人民网北京1月5日电 （记者 黄子娟）近日，国防大学战略研究所所长金一南教授做客人民网“国防文化系列访谈”，就“战略文化与现代国防”的话题与网友交流。
When discussing Sino-American strategic cultural differences, Jin Yinan said that Sino-American strategic cultural differences were very big. Rabindranath Tagore had once said that conflicts and conquest [or subjugation] were quintessential in the spirit of Western nationalism, and its core was definitely not about cooperation. National interest as permanently defined by America was the core of its strategic culture, mainly:
1. safeguarding global freedom of action for America, to go whereever it wanted to, without anyone being in a position to stop them
2. Making sure that major strategic resources and markets would be acquired. This includes oil, natural gas, and all kinds of resources America needs
3. holding back hostile and opposing forces, and controlling key regions.
Jin Yinan said that here, the fundamental strategic interest defined by America had no ideological color, and its defined lasting national interests included nothing about human rights either. The core was America’s interest, whichever way it could be achieved. This was mainly through control, conquest [or subjugation], to talk again if conquest didn’t work, to cooperate, to make unilateral gains when feasible, and to enter win-win when unilateral gains weren’t achievable. This was the biggest difference between China’s and American strategic cultures.

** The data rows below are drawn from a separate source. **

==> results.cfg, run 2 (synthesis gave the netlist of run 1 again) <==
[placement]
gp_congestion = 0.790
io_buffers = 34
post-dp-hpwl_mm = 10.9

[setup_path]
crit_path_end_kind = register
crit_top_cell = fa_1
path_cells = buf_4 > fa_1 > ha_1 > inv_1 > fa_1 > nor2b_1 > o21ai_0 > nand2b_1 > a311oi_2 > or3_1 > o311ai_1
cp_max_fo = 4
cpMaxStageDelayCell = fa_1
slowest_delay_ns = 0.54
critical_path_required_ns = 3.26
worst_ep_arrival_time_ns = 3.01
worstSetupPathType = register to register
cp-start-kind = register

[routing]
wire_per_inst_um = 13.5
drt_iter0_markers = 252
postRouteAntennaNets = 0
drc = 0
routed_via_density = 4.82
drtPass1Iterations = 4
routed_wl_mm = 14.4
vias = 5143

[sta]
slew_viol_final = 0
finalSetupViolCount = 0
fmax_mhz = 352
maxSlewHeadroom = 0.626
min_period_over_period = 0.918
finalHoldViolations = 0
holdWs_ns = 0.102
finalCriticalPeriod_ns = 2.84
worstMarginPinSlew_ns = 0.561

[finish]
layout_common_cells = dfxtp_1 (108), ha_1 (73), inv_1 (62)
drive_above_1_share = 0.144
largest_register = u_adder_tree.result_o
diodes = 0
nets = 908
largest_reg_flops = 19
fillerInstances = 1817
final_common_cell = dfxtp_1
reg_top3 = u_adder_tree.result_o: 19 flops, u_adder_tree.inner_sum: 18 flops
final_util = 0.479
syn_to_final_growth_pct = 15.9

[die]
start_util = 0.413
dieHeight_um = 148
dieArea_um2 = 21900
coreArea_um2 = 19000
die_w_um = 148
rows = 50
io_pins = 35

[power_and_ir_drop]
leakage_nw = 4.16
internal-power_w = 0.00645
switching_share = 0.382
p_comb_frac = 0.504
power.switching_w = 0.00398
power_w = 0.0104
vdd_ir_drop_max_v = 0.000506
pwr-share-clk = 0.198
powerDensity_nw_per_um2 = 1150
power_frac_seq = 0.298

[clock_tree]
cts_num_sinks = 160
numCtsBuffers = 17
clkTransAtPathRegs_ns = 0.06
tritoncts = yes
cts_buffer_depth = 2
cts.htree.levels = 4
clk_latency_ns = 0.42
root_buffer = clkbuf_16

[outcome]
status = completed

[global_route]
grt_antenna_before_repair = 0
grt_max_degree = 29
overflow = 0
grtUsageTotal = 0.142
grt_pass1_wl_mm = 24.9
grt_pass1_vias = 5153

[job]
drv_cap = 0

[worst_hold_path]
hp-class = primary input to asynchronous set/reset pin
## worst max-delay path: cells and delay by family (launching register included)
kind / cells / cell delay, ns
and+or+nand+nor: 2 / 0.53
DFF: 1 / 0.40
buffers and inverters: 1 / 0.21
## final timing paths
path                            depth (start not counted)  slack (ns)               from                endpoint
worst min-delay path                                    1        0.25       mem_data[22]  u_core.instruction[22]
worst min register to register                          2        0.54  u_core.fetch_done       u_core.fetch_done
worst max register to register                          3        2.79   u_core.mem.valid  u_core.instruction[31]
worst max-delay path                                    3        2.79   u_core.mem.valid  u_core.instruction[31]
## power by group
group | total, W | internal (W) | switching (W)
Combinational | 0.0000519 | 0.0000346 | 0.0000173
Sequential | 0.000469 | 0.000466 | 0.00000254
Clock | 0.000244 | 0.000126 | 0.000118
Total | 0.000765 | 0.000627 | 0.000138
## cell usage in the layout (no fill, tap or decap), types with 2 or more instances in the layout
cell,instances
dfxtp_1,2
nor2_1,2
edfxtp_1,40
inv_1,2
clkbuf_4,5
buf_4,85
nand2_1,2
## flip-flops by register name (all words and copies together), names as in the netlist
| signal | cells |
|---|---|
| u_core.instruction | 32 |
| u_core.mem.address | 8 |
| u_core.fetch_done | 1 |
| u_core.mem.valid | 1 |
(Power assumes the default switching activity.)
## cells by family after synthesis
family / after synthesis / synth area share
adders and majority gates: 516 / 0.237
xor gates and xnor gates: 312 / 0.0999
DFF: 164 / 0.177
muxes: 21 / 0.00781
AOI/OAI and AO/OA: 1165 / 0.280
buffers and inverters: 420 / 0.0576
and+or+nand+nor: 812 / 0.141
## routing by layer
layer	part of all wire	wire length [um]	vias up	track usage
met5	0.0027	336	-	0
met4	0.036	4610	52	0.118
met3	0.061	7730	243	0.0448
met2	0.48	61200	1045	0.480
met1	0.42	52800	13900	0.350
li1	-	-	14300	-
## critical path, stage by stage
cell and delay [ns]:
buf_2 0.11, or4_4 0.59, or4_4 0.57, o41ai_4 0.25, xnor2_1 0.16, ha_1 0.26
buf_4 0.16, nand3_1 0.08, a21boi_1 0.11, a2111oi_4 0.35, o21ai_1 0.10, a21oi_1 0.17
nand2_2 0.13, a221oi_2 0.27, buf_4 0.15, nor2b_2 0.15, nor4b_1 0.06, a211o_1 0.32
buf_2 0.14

Appropriating Rabindranath Tagore in the context of delivering damning assessments of America’s “strategic culture”, and beautifying implications about China’s, may amount to subjugation, too. Here is how Isaiah Berlin (quoted by Amartya Sen) described Tagore’s view of political liberty:
Tagore stood fast on the narrow causeway, and did not betray his vision of the difficult truth. He condemned romantic overattachment to the past, what he called the tying of India to the past “like a sacrificial goat tethered to a post,” and he accused men who displayed it – they seemed to him reactionary – of not knowing what true political freedom was, pointing out that it is from English thinkers and English books that the very notion of political liberty was derived. But against cosmopolitanism he maintained that the English stood on their own feet, and so must Indians. In 1917 he once more denounced the danger of ‘leaving everything to the unalterable will of the Master,’ be he brahmin or Englishman.

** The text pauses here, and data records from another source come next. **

==> src/gpu_pkg.sv <==
package gpu_pkg;

    // datapath widths
    localparam int DATA_WIDTH = 32;
    localparam int IMEM_ADDR_WIDTH = 8;
    localparam int DMEM_ADDR_WIDTH = 8;
    // 16 registers per thread
    localparam int REG_ADDR_WIDTH = 4;
    localparam int IMM_WIDTH = 16;

    typedef logic [DATA_WIDTH-1:0] data_t;
    typedef logic [IMEM_ADDR_WIDTH-1:0] imem_addr_t;
    typedef logic [DMEM_ADDR_WIDTH-1:0] dmem_addr_t;
    typedef logic [REG_ADDR_WIDTH-1:0] reg_addr_t;

    // top nibble of every instruction word
    typedef enum logic [3:0] {
        ADD = 4'h0,
        SUB = 4'h1,
        AND = 4'h2,
        OR = 4'h3,
        XOR = 4'h4,
        ADDI = 4'h5,
        LI = 4'h6,
        TID = 4'h7,
        STORE = 4'h8,
        HALT = 4'h9
    } opcode_t;

    // same 32 bits, decoded as register form or immediate form
    // for STORE, rd holds the data register
    typedef union packed {
        struct packed {
            opcode_t opcode;
            reg_addr_t rd;
            reg_addr_t rs1;
            reg_addr_t rs2;
            logic [15:0] unused;
        } r_form;
        struct packed {
            opcode_t opcode;
            reg_addr_t rd;
            reg_addr_t rs1;
            logic [3:0] unused;
            logic [IMM_WIDTH-1:0] imm;
        } i_form;
    } instruction_t;

    // per-warp lifecycle
    typedef enum logic [2:0] {
        IDLE,
        FETCH,
        DECODE,
        REQUEST,
        WAIT,
        EXECUTE,
        UPDATE,
        DONE
    } warp_state_t;

endpackage

==> src/exec_if.sv <==
`timescale 1ns/1ps

// decoded fields of the warp in flight
interface exec_if;
    gpu_pkg::opcode_t op;
    gpu_pkg::reg_addr_t rd;
    gpu_pkg::reg_addr_t rs1;
    gpu_pkg::reg_addr_t rs2;
    // already sign extended
    gpu_pkg::data_t imm;
    logic reg_write;
    logic mem_write;
    logic halt;

    modport decoder (
        output op, output rd, output rs1, output rs2, output imm,
        output reg_write, output mem_write, output halt
    );
    modport reader (
        input op, input rd, input rs1, input rs2, input imm,
        input reg_write, input mem_write
    );
    // scheduler only needs to know whether to stop the warp
    modport scheduler (input halt);
endinterface

==> src/decoder.sv <==
`timescale 1ns/1ps

module decoder #(
    parameter int WARPS_PER_CORE = 2,
    localparam int WARP_INDEX_WIDTH = (WARPS_PER_CORE > 1) ? $clog2(WARPS_PER_CORE) : 1
) (
    input logic clk,
    input logic reset,
    input logic decode_strobe,
    input logic [WARP_INDEX_WIDTH-1:0] current_warp,
    input gpu_pkg::instruction_t instructions [WARPS_PER_CORE],
    exec_if.decoder exec
);

    gpu_pkg::instruction_t word;

    assign word = instructions[current_warp];

    always_ff @(posedge clk) begin
        if (reset) begin
            exec.reg_write <= 1'b0;
            exec.mem_write <= 1'b0;
            exec.halt <= 1'b0;
        end else if (decode_strobe) begin
            exec.op <= word.r_form.opcode;
            exec.rd <= word.r_form.rd;
            exec.rs1 <= word.r_form.rs1;
            // rs2 only meaningful in register form
            exec.rs2 <= word.r_form.rs2;
            exec.imm <= gpu_pkg::data_t'(signed'(word.i_form.imm));
            // everything but STORE and HALT writes back
            exec.reg_write <= !(word.r_form.opcode inside {gpu_pkg::STORE, gpu_pkg::HALT});
            exec.mem_write <= (word.r_form.opcode == gpu_pkg::STORE);
            exec.halt <= (word.r_form.opcode == gpu_pkg::HALT);
        end
    end

endmodule

==> src/flat_wrapper.sv <==
// flat-port wrapper written by rule: the top's interface ports become plain ports
module decoder_flat 
#(
    parameter int WARPS_PER_CORE = 2,
    localparam int WARP_INDEX_WIDTH = (WARPS_PER_CORE > 1) ? $clog2(WARPS_PER_CORE) : 1
)
  (clk, reset, decode_strobe, current_warp, instructions, exec_op, exec_rd, exec_rs1, exec_rs2, exec_imm, exec_reg_write, exec_mem_write, exec_halt);
  exec_if exec_i ();
  input logic clk;
  input logic reset;
  input logic decode_strobe;
  input logic [WARP_INDEX_WIDTH-1:0] current_warp;
  input gpu_pkg::instruction_t instructions[WARPS_PER_CORE];
  output wire logic [$bits(exec_i.op)-1:0] exec_op;
  output wire logic [$bits(exec_i.rd)-1:0] exec_rd;
  output wire logic [$bits(exec_i.rs1)-1:0] exec_rs1;
  output wire logic [$bits(exec_i.rs2)-1:0] exec_rs2;
  output wire logic [$bits(exec_i.imm)-1:0] exec_imm;
  output wire logic [$bits(exec_i.reg_write)-1:0] exec_reg_write;
  output wire logic [$bits(exec_i.mem_write)-1:0] exec_mem_write;
  output wire logic [$bits(exec_i.halt)-1:0] exec_halt;
  assign exec_op = exec_i.op;
  assign exec_rd = exec_i.rd;
  assign exec_rs1 = exec_i.rs1;
  assign exec_rs2 = exec_i.rs2;
  assign exec_imm = exec_i.imm;
  assign exec_reg_write = exec_i.reg_write;
  assign exec_mem_write = exec_i.mem_write;
  assign exec_halt = exec_i.halt;
  decoder #(.WARPS_PER_CORE(WARPS_PER_CORE)) u_core (.clk(clk), .reset(reset), .decode_strobe(decode_strobe), .current_warp(current_warp), .instructions(instructions), .exec(exec_i));
endmodule
==> config.mk <==
export PLATFORM = sky130hd
export DESIGN_NAME = decoder_flat
export DESIGN_NICKNAME = d
export VERILOG_FILES = /design/src/gpu_pkg.sv /design/src/exec_if.sv /design/src/decoder.sv /design/src/flat_wrapper.sv
export SDC_FILE = /design/constraint.sdc
export NUM_CORES = 1
export LEC_CHECK = 0
export ABC_AREA = 1
export BUFFER_PORTS_ARGS = -buffer_cell sky130_fd_sc_hd__buf_2
export CAP_MARGIN = 10
export CELL_PAD_IN_SITES_DETAIL_PLACEMENT = 0
export CELL_PAD_IN_SITES_GLOBAL_PLACEMENT = 1
export CORE_MARGIN = 2
export CORE_UTILIZATION = 27
export DETAILED_ROUTE_END_ITERATION = 12
export PLACE_DENSITY_LB_ADDON = 0.1
export SLEW_MARGIN = 0
export SYNTH_ARGS = -nofsm -noshare
export SYNTH_HDL_FRONTEND = slang
export SYNTH_SLANG_ARGS = --single-unit
==> constraint.sdc <==
create_clock -name clk -period 3.1 [get_ports clk]
set_clock_uncertainty 0.2 [all_clocks]
set_input_delay 0.31 -clock clk [delete_from_list [all_inputs] [get_ports clk]]
set_output_delay 0.31 -clock clk [all_outputs]
set_load 0.005 [all_outputs]
==> results of run 1 <==
[worst max-delay path, stage by stage]
cell and delay [ps]:
buf_2 80, buf_4 300, inv_2 310, nand2_1 130
nand2_1 80, nor2_2 150, nand3_1 100, a21oi_1 130
[cell families after synthesis]
kind of cell,count (synthesis)
AO/OA/AOI/OAI,5
flip-flops,35
AND/OR/NAND/NOR,101
buffers and inverters,29
[flip-flops by register name, indices dropped and copies added, names as in the netlist]
name                   flops
u_core.exec.halt           1
u_core.exec.rd             4
u_core.exec.imm           16
u_core.exec.rs1            4
u_core.exec.op             4
u_core.exec.rs2            4
u_core.exec.reg_write      1
u_core.exec.mem_write      1
[layer usage]
layer | part of all wire [%] | GRT usage (%) | vias up
li1 | - | - | 729
met1 | 36 | 11.9 | 615
met2 | 53 | 19.8 | 67
met3 | 10 | 5.00 | 2
met4 | 0.55 | 4.58 | 0
met5 | 0 | 0 | -
[worst paths after layout]
path         cells after the start                    end  slack, ps                   from
max                              8       u_core.exec.halt       1510           current_warp
min                              2  u_core.exec.mem_write         50                  reset
max reg2reg                      2  u_core.exec.reg_write       2300  u_core.exec.reg_write
min reg2reg                      2       u_core.exec.halt        270       u_core.exec.halt
[stage by stage]
stage	total power, mW	setup WS (ps)	instances	hold slack, ps
finish	1.03	1510	350	48.9
global route	1.09	1330	350	48.6
detailed placement	0.736	1160	342	265
CTS	1.05	1480	350	32.4
floorplan	0.656	747	170	179
global placement	0.737	1210	342	275
[Yosys cell counts]
cell       n  area share, %
dfxtp_1    3            3.7
a21oi_1    3           0.93
edfxtp_1  32             60
nand3_1    2           0.62
nor2_1     1           0.23
inv_1      6            1.4
buf_2      6            1.9
nor2_2     2           0.78
inv_2      1           0.23
o21ai_0    1           0.31
buf_4     16            7.5
nand2_1   96             22
o21bai_1   1           0.47
[layout make-up]
cell class	instances	area (um^2)
clock inverter	2	7.51
fill	606	3610
inverter	7	26.3
sequential	35	1020
multi-input combinational	106	422
timing repair buffer	119	598
tap	75	93.8
clock buffer	6	72.6
[where the power goes]
group / internal [mW] / switching, mW
logic: 0.0769 / 0.0791
registers: 0.555 / 0.00947
clock network: 0.153 / 0.158
total: 0.785 / 0.246
[cells in the final DEF, fill, tap and decap left out]
cell | netlist | final
buf_4 | 16 | 1
o21bai_1 | 1 | 1
nor2_4 | 0 | 1
inv_1 | 6 | 6
o21ai_0 | 1 | 1
clkbuf_1 | 0 | 1
buf_2 | 6 | 118
clkbuf_8 | 0 | 5
nor2_2 | 2 | 2
dfxtp_1 | 3 | 3
nand2_1 | 96 | 96
nand3_1 | 2 | 2
inv_2 | 1 | 1
a21oi_1 | 3 | 3
clkinv_1 | 0 | 2
edfxtp_1 | 32 | 32
==> run summary, run 1 <==
Worst setup EP type: register
Die width: 81.3 um
Avg Vias per Cell: 4.04
CTS root buf: clkbuf_8
Area after DPL: 2160 um^2
Chip Height: 81.3 um
CP arrival: 1610 ps
Max Freq: 0.627 GHz
DR DRC count: 0
Design area: 2240 um^2
Critical path class: input pin to register
Post-CTS Setup Bufs: 0
Die ar.: 6600 um^2
Multiplexer share of the synthesized area: 0%
Syn nets: 238
Global-route wire length before repair: 5490 um
Initial Util: 27.5%
Setup Viol. Count Final: 0
Post-synth cell types: 13
Longest Clk Path Bufs: 2
Minimum clock period: 1590 ps
CP startpoint kind: input pin
Synthesized-area fraction occupied by and/or/nand/nor cells: 24.0%
Ant. Diodes: 0
Status: complete, no violations
Clock transition at path regs: 70 ps
PortBufs: 118
RSZ-0062 raised after global routing: no
Finished Core Util: 38.3%
Worst Hold Class: input pin to register
Num CTS Buffers: 5
Critical Path RT: 3120 ps
Worst Max-Slew Pin Slew: 916 ps
Synthesized area: 1610 um^2
Vias in the first global route: 1,203
I/O pin count: 119
Adder-cell share of the synthesized area: 0%
H-tree Lvls: 2
Crit-path max FO: 34
Gr usage total: 11.3%
1st-iter DRT viols: 40
Post-CTS sizing: 0
Clk sinks: 35
P_leak: 1.16 nW
Routed Antenna Nets: 0
Power density cells: 460 nW/um^2
Synth Area in Compound Gates: 1.71%
Area growth syn-to-layout: 39.1%
Site Rows: 28
RePlAce Congestion: 0.672
Final worst-path cycle share: 51.4%
Max Cap Viol: 0
Register bit total from synthesis: 35
Setup tns final: 0 ps
Synthesis warning total: 0
Core area: 5850 um^2
Final Hold Viols: 0
Final HPWL DP: 2840 um
CTS tree: done
Post-synthesis xor/xnor area fraction: 0%
Cells after Synth: 170
Total Wirelength: 3800 um
Clk_lat worst skew: 280 ps
Final Max Tran Viols: 0
Largest net degree at the start of global routing: 35
Hold buffer count at cts: 0
Combinational family with the most area after synthesis: simple AND/OR/NAND/NOR gates
Maximum vdd drop: 0.163 mV
Final net count: 342
Vias: 1,413
TritonRoute pass-1 iters: 4
Fraction of layout instances using a drive strength above 1: 46.5%
Initial antenna violation count: 0
Total congestion overflow: 0
Slew headroom: 38.8%
DR WL/cell: 10.9 um
Avg Cell Area, Syn: 9.48 um^2
Register area share after synthesis: 63.4%
No activity file was read; power rests on OpenSTA's default activity.
==> inputs of run 2 (changes only) <==
- CORE_UTILIZATION: 27 -> 25
- clock period: 3.1 -> 1.42 ns (I/O delays scaled with it)
==> run 2 against run 1 <==
Combinational power increased to 3.3 times the previous value. Non-clock buffer count is 68 higher. Die area is 7.6% higher. First-iteration DRC count is 33% higher. Clock-buffer cell count increased by 2. Wire length up 24%. Global-route usage is 1.6 points higher. Power rose by 130%. Critical endpoint is now exec_imm[26]. Largest power group unchanged. Highest routed layer unchanged.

Tagore’s criticism, used by General Jin in his strategy-culture discussion, was part of India’s struggle against British colonialism. But – as Amartya Sen (2001) sees it – while Tagore consistently and growingly sharply criticized British administration over India, his criticism was less noticed than that of other opponents of Britain’s colonial rule:
This point – Tagore’s criticism – is often missed, since he made a special effort to dissociate his criticism of the Raj from any denigration of British—or Western—people and culture.